[MATERIAL TO PROCESS Boundary: Start]

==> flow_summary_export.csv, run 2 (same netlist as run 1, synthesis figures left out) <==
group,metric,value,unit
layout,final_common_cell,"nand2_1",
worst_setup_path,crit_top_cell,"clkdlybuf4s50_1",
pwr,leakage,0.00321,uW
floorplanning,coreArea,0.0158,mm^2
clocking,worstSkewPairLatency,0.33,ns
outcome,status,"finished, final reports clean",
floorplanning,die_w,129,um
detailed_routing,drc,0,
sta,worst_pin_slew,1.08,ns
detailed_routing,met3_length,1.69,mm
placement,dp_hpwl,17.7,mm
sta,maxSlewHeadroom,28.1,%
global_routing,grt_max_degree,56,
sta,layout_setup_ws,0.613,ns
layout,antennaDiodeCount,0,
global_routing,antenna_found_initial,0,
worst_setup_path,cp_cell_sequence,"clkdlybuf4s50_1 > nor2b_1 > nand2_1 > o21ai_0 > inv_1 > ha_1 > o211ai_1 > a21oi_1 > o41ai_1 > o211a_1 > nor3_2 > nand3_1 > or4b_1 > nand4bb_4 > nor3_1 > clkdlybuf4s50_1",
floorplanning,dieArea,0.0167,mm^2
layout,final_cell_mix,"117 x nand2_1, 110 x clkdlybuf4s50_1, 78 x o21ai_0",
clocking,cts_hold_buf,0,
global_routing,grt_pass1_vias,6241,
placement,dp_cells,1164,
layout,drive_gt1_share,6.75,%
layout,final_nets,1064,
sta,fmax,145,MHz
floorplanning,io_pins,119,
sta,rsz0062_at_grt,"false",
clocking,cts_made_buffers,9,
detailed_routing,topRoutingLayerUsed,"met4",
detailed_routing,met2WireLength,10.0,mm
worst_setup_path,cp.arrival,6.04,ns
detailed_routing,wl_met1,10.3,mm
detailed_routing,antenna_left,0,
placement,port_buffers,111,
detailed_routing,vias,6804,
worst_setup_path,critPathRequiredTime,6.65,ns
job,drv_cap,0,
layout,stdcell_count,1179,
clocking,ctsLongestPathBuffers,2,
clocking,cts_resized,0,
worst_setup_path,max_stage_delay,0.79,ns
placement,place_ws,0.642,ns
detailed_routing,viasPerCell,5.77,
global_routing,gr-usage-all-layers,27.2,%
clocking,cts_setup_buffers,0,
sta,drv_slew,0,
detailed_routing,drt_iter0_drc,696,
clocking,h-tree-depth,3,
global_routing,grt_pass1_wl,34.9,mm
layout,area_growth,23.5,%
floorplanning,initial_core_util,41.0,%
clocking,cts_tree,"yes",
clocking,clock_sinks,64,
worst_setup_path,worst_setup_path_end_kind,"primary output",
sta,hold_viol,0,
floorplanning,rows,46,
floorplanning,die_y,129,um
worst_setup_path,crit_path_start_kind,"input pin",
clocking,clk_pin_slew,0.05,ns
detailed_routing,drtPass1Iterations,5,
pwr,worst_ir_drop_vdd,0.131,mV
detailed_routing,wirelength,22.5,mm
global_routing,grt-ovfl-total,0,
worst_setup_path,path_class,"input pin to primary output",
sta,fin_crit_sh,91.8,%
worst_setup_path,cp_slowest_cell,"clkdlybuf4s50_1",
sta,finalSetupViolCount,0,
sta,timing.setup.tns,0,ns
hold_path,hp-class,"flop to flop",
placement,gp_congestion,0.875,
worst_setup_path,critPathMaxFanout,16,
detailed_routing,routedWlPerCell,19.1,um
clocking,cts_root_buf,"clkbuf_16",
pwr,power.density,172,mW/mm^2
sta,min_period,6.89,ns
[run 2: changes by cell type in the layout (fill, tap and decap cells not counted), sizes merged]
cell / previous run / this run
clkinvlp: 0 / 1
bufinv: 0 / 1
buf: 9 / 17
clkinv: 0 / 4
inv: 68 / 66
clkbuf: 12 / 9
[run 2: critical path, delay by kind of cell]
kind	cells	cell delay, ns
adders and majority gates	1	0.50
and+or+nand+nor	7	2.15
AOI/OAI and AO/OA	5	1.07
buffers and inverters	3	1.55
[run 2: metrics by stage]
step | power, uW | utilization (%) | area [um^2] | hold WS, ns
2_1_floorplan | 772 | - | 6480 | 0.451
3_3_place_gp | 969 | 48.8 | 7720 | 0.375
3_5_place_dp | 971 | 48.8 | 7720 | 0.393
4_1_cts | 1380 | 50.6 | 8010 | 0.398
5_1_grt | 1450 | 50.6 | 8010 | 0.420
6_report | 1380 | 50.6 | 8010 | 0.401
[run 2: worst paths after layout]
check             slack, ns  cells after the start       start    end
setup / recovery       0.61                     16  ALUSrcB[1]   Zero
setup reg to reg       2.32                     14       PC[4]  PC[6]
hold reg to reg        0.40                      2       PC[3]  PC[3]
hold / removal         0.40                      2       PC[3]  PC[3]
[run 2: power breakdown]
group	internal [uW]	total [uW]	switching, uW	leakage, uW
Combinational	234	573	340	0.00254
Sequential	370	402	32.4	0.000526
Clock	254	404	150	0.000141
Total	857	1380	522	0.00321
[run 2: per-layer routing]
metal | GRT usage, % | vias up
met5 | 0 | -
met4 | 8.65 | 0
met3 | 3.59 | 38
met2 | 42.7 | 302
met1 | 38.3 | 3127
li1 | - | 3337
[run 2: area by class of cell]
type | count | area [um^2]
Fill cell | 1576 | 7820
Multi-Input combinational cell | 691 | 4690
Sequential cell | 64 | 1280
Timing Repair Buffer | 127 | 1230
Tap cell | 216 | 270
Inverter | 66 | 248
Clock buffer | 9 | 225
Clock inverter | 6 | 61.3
`config.mk`:
```
export PLATFORM = sky130hd
export DESIGN_NAME = alu_sequencer
export DESIGN_NICKNAME = d
export VERILOG_FILES = /design/src/rtl/alu_pkg.sv /design/src/rtl/alu_sequencer.sv
export SDC_FILE = /design/constraint.sdc
export NUM_CORES = 1
export LEC_CHECK = 0
export ABC_CLOCK_PERIOD_IN_PS = 2400
export CAP_MARGIN = 20
export CORE_UTILIZATION = 45
export CTS_CLUSTER_SIZE = 40
export DETAILED_ROUTE_END_ITERATION = 8
export GPL_TIMING_DRIVEN = 0
export PLACE_DENSITY = 0.84
export SLEW_MARGIN = 5
export SYNTH_ARGS = -nofsm -noshare
export SYNTH_HDL_FRONTEND = slang
export SYNTH_SLANG_ARGS = --single-unit
```
`constraint.sdc`:
```
create_clock -name clock -period 2.4 [get_ports clock]
set_input_delay 0.24 -clock clock [delete_from_list [all_inputs] [get_ports clock]]
set_output_delay 0.24 -clock clock [all_outputs]
set_load 0.01 [all_outputs]
```
`src/rtl/alu_pkg.sv`:
```
// Shared encodings between the ALU datapath and its command sequencer.
// Latency: n/a (constants and types only).
// Backpressure: n/a.
package alu_pkg;

  localparam int WIDTH = 8;

  // ALU opcode encodings; codes 0x1, 0x2 and 0x9-0xF are reserved and never driven.
  localparam logic [3:0] OP_NOP     = 4'h0;
  localparam logic [3:0] OP_LDA_IN  = 4'h3;
  localparam logic [3:0] OP_LDB_IN  = 4'h4;
  localparam logic [3:0] OP_LDA_RAM = 4'h5;
  localparam logic [3:0] OP_LDB_RAM = 4'h6;
  localparam logic [3:0] OP_ADD     = 4'h7;
  localparam logic [3:0] OP_SUB     = 4'h8;

  typedef enum logic [2:0] {
    S_IDLE   = 3'd0,
    S_LOAD_A = 3'd1,
    S_LOAD_B = 3'd2,
    S_EXEC   = 3'd3,
    S_WAIT   = 3'd4,
    S_DONE   = 3'd5
  } state_t;

endpackage

```
`src/rtl/alu_sequencer.sv`:
```
// Expands one add/sub command into the ALU opcode stream (load A, load B, exec) and returns the result.
// Latency: command handshake at edge N gives res_valid high after edge N+4; one command per 6 cycles.
// Backpressure: cmd_ready only in IDLE; the result is held stable in DONE until res_ready.
module alu_sequencer
  import alu_pkg::*;
#(
  parameter int WIDTH  = alu_pkg::WIDTH,
  parameter int RAM_AW = 4
) (
  input  logic              clock,
  input  logic              reset,
  input  logic              cmd_valid,
  output logic              cmd_ready,
  input  logic              cmd_sub,
  input  logic              cmd_a_ram,
  input  logic              cmd_b_ram,
  input  logic [WIDTH-1:0]  cmd_a,
  input  logic [WIDTH-1:0]  cmd_b,
  output logic [3:0]        alu_inst,
  output logic [WIDTH-1:0]  alu_data,
  output logic [RAM_AW-1:0] ram_addr,
  input  logic [WIDTH-1:0]  alu_rtn,
  output logic              res_valid,
  input  logic              res_ready,
  output logic [WIDTH-1:0]  res_data,
  output logic              res_zero,
  output logic              busy
);

  state_t           state_q, state_d;
  logic             sub_q, a_ram_q, b_ram_q;
  logic [WIDTH-1:0] a_q, b_q;
  logic             accept;

  assign accept = cmd_valid && (state_q == S_IDLE);

  // State register; reset abandons any opcode in flight and any pending result.
  always_ff @(posedge clock) begin
    if (reset) state_q <= S_IDLE;
    else       state_q <= state_d;
  end

  // Command fields are frozen at the handshake so later cmd_* changes cannot disturb the sequence.
  always_ff @(posedge clock) begin
    if (reset) begin
      sub_q   <= 1'b0;
      a_ram_q <= 1'b0;
      b_ram_q <= 1'b0;
      a_q     <= '0;
      b_q     <= '0;
    end else if (accept) begin
      sub_q   <= cmd_sub;
      a_ram_q <= cmd_a_ram;
      b_ram_q <= cmd_b_ram;
      a_q     <= cmd_a;
      b_q     <= cmd_b;
    end
  end

  // The ALU result register is valid during WAIT; capture it on the edge leaving WAIT.
  always_ff @(posedge clock) begin
    if (reset) begin
      res_data <= '0;
      res_zero <= 1'b0;
    end else if (state_q == S_WAIT) begin
      res_data <= alu_rtn;
      res_zero <= (alu_rtn == '0);
    end
  end

  // Moore decode: next state and all ALU-facing outputs follow from state and latched fields.
  always_comb begin
    state_d   = state_q;
    alu_inst  = OP_NOP;
    alu_data  = '0;
    ram_addr  = '0;
    cmd_ready = 1'b0;
    res_valid = 1'b0;
    busy      = 1'b1;
    case (state_q)
      S_IDLE: begin
        cmd_ready = 1'b1;
        busy      = 1'b0;
        if (cmd_valid) state_d = S_LOAD_A;
      end
      S_LOAD_A: begin
        alu_inst = a_ram_q ? OP_LDA_RAM : OP_LDA_IN;
        alu_data = a_q;
        ram_addr = a_q[RAM_AW-1:0];
        state_d  = S_LOAD_B;
      end
      S_LOAD_B: begin
        alu_inst = b_ram_q ? OP_LDB_RAM : OP_LDB_IN;
        alu_data = b_q;
        ram_addr = b_q[RAM_AW-1:0];
        state_d  = S_EXEC;
      end
      S_EXEC: begin
        alu_inst = sub_q ? OP_SUB : OP_ADD;
        state_d  = S_WAIT;
      end
      S_WAIT: begin
        state_d = S_DONE;
      end
      S_DONE: begin
        res_valid = 1'b1;
        if (res_ready) state_d = S_IDLE;
      end
      default: begin
        state_d = S_IDLE;
      end
    endcase
  end

endmodule

```
==> flow_summary.toml <==
[setup_path]
crit_type = "reg -> out"
rr_startpoint = "state_q[1]$_SDFFE_PP0P_"
rr_endpoint = "a_q[3]$_SDFFE_PP0P_"
critPathRequiredTime_ns = 2.16
cp-end-kind = "primary output"
ff2ff_path_depth = 4
worstSetupStartpointType = "flip-flop"
critical_path_arrival_ns = 2.07
ff2ff_setup_slack_ns = 0.88
crit_fanout = 10

[synthesis]
synthTopCellsByArea = "dfxtp_1 45%, nand2_1 11%, a21oi_1 8.0%"
synth-seq-cells = 31
synth_mux_area_frac = 0.0583
synthAdderAreaFrac = 0
synth_top_area_share = 0.452
synth_top_family_by_area = "simple AND/OR/NAND/NOR gates"
synth_nets = 201
netlist_area_sq_um = 1370
synth_xor_area_frac = 0
yosys.area_share.simple = 0.256
synth.yosys.seq_area_share = 0.452
synth_compound_area_frac = 0.153
syn_avg_cell_area_sq_um = 8.08
ys_warn_count = 0
syn_inst = 170
ys_types = 26
netlist.top_cell.by_area = "dfxtp_1"

[worst_hold_path]
hold_path.class = "in -> reg"
min_path_cells = 3
hold_start = "cmd_a[5]"
min_to = "a_q[5]$_SDFFE_PP0P_"

[run]
max_cap_viol_count = 0

[floorplan]
die_x_microns = 57.3
die-area_sq_um = 3280
pin_count = 59
die_height_microns = 57.3
start_util = 0.486
core_sq_um = 2830
num_rows = 19

[global_routing]
overflow = 0
grt_pass1_vias = 1324
gr-usage-all-layers = 0.236
antenna_found_initial = 0
grt_max_degree = 11
grt_pass1_wl_mm = 5.78

[outcome]
status = "finished, violations left"
violations = "design-rule violations"

[cts]
ctsHoldBuffers = 0
path_clk_slew_ns = 0.09
clk_latency_ns = 0.32
cts_tree = "done"
cts_made_buffers = 5
clock_sinks = 31
clk_path_buf_depth = 2
cts_htree_levels = 2
clock-root-buffer = "clkbuf_4"

[power_and_ir_drop]
power_leakage_nw = 0.845
pwr-share-seq = 0.503
ir_drop_uv = 431
combPwrFrac = 0.247
p_int_mw = 0.813
clock_power_share = 0.250
sw_frac_of_total = 0.278
power.density_nw_per_um2 = 528
p_sw_mw = 0.313

[routing]
dr.first_iter.drc_count = 68
vias = 1456
avgViaCountPerCell = 5.33
wl_mm = 3.86
ant_nets = 0
routedWlPerCell_microns = 14.2
drt-pass1-iter-count = 6
route.detailed.drc = 4

[place]
port_buffers = 58
dp_cells = 259
dp_hpwl_mm = 2.70
place_congestion = 0.794
place_ws_ns = 0.208
place_area_sq_um = 1990

[sta]
tns_ns = 0
timing.hold.ws_ns = 0.456
period_share = 0.963
final_max_slew_viol_count = 0
finalSetupViolations = 0
clock.fmax_ghz = 0.433
hold_viol_final = 0
worst_pin_slew_ns = 0.605
layout_setup_ws_ns = 0.0886
slew_headroom = 0.595
rsz0062_at_grt = "false"
period_needed_ns = 2.31
skew_ns = 0.00659

[layout]
n_fill_cell = 211
final_cell_mix = "55 x clkdlybuf4s50_1, 41 x nand2_1, 29 x dfxtp_1, 22 x a21oi_1, 20 x nor2_1"
layoutNonFillerInstCount = 273
mostFrequentLayoutCell = "clkdlybuf4s50_1"
finalNetCount = 272
drive_gt1_frac = 0.132
final_area_sq_um = 2130
area_growth_pct = 55.2
antenna_cells = 0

[MATERIAL TO PROCESS Boundary: End]

TASK ITEM:
Retype exactly the lines above, from the one with "cell / previous run / this run" through the one with "Fill cell | 1576 | 7820", inclusive.

TASK SOLUTION:
cell / previous run / this run
clkinvlp: 0 / 1
bufinv: 0 / 1
buf: 9 / 17
clkinv: 0 / 4
inv: 68 / 66
clkbuf: 12 / 9
[run 2: critical path, delay by kind of cell]
kind	cells	cell delay, ns
adders and majority gates	1	0.50
and+or+nand+nor	7	2.15
AOI/OAI and AO/OA	5	1.07
buffers and inverters	3	1.55
[run 2: metrics by stage]
step | power, uW | utilization (%) | area [um^2] | hold WS, ns
2_1_floorplan | 772 | - | 6480 | 0.451
3_3_place_gp | 969 | 48.8 | 7720 | 0.375
3_5_place_dp | 971 | 48.8 | 7720 | 0.393
4_1_cts | 1380 | 50.6 | 8010 | 0.398
5_1_grt | 1450 | 50.6 | 8010 | 0.420
6_report | 1380 | 50.6 | 8010 | 0.401
[run 2: worst paths after layout]
check             slack, ns  cells after the start       start    end
setup / recovery       0.61                     16  ALUSrcB[1]   Zero
setup reg to reg       2.32                     14       PC[4]  PC[6]
hold reg to reg        0.40                      2       PC[3]  PC[3]
hold / removal         0.40                      2       PC[3]  PC[3]
[run 2: power breakdown]
group	internal [uW]	total [uW]	switching, uW	leakage, uW
Combinational	234	573	340	0.00254
Sequential	370	402	32.4	0.000526
Clock	254	404	150	0.000141
Total	857	1380	522	0.00321
[run 2: per-layer routing]
metal | GRT usage, % | vias up
met5 | 0 | -
met4 | 8.65 | 0
met3 | 3.59 | 38
met2 | 42.7 | 302
met1 | 38.3 | 3127
li1 | - | 3337
[run 2: area by class of cell]
type | count | area [um^2]
Fill cell | 1576 | 7820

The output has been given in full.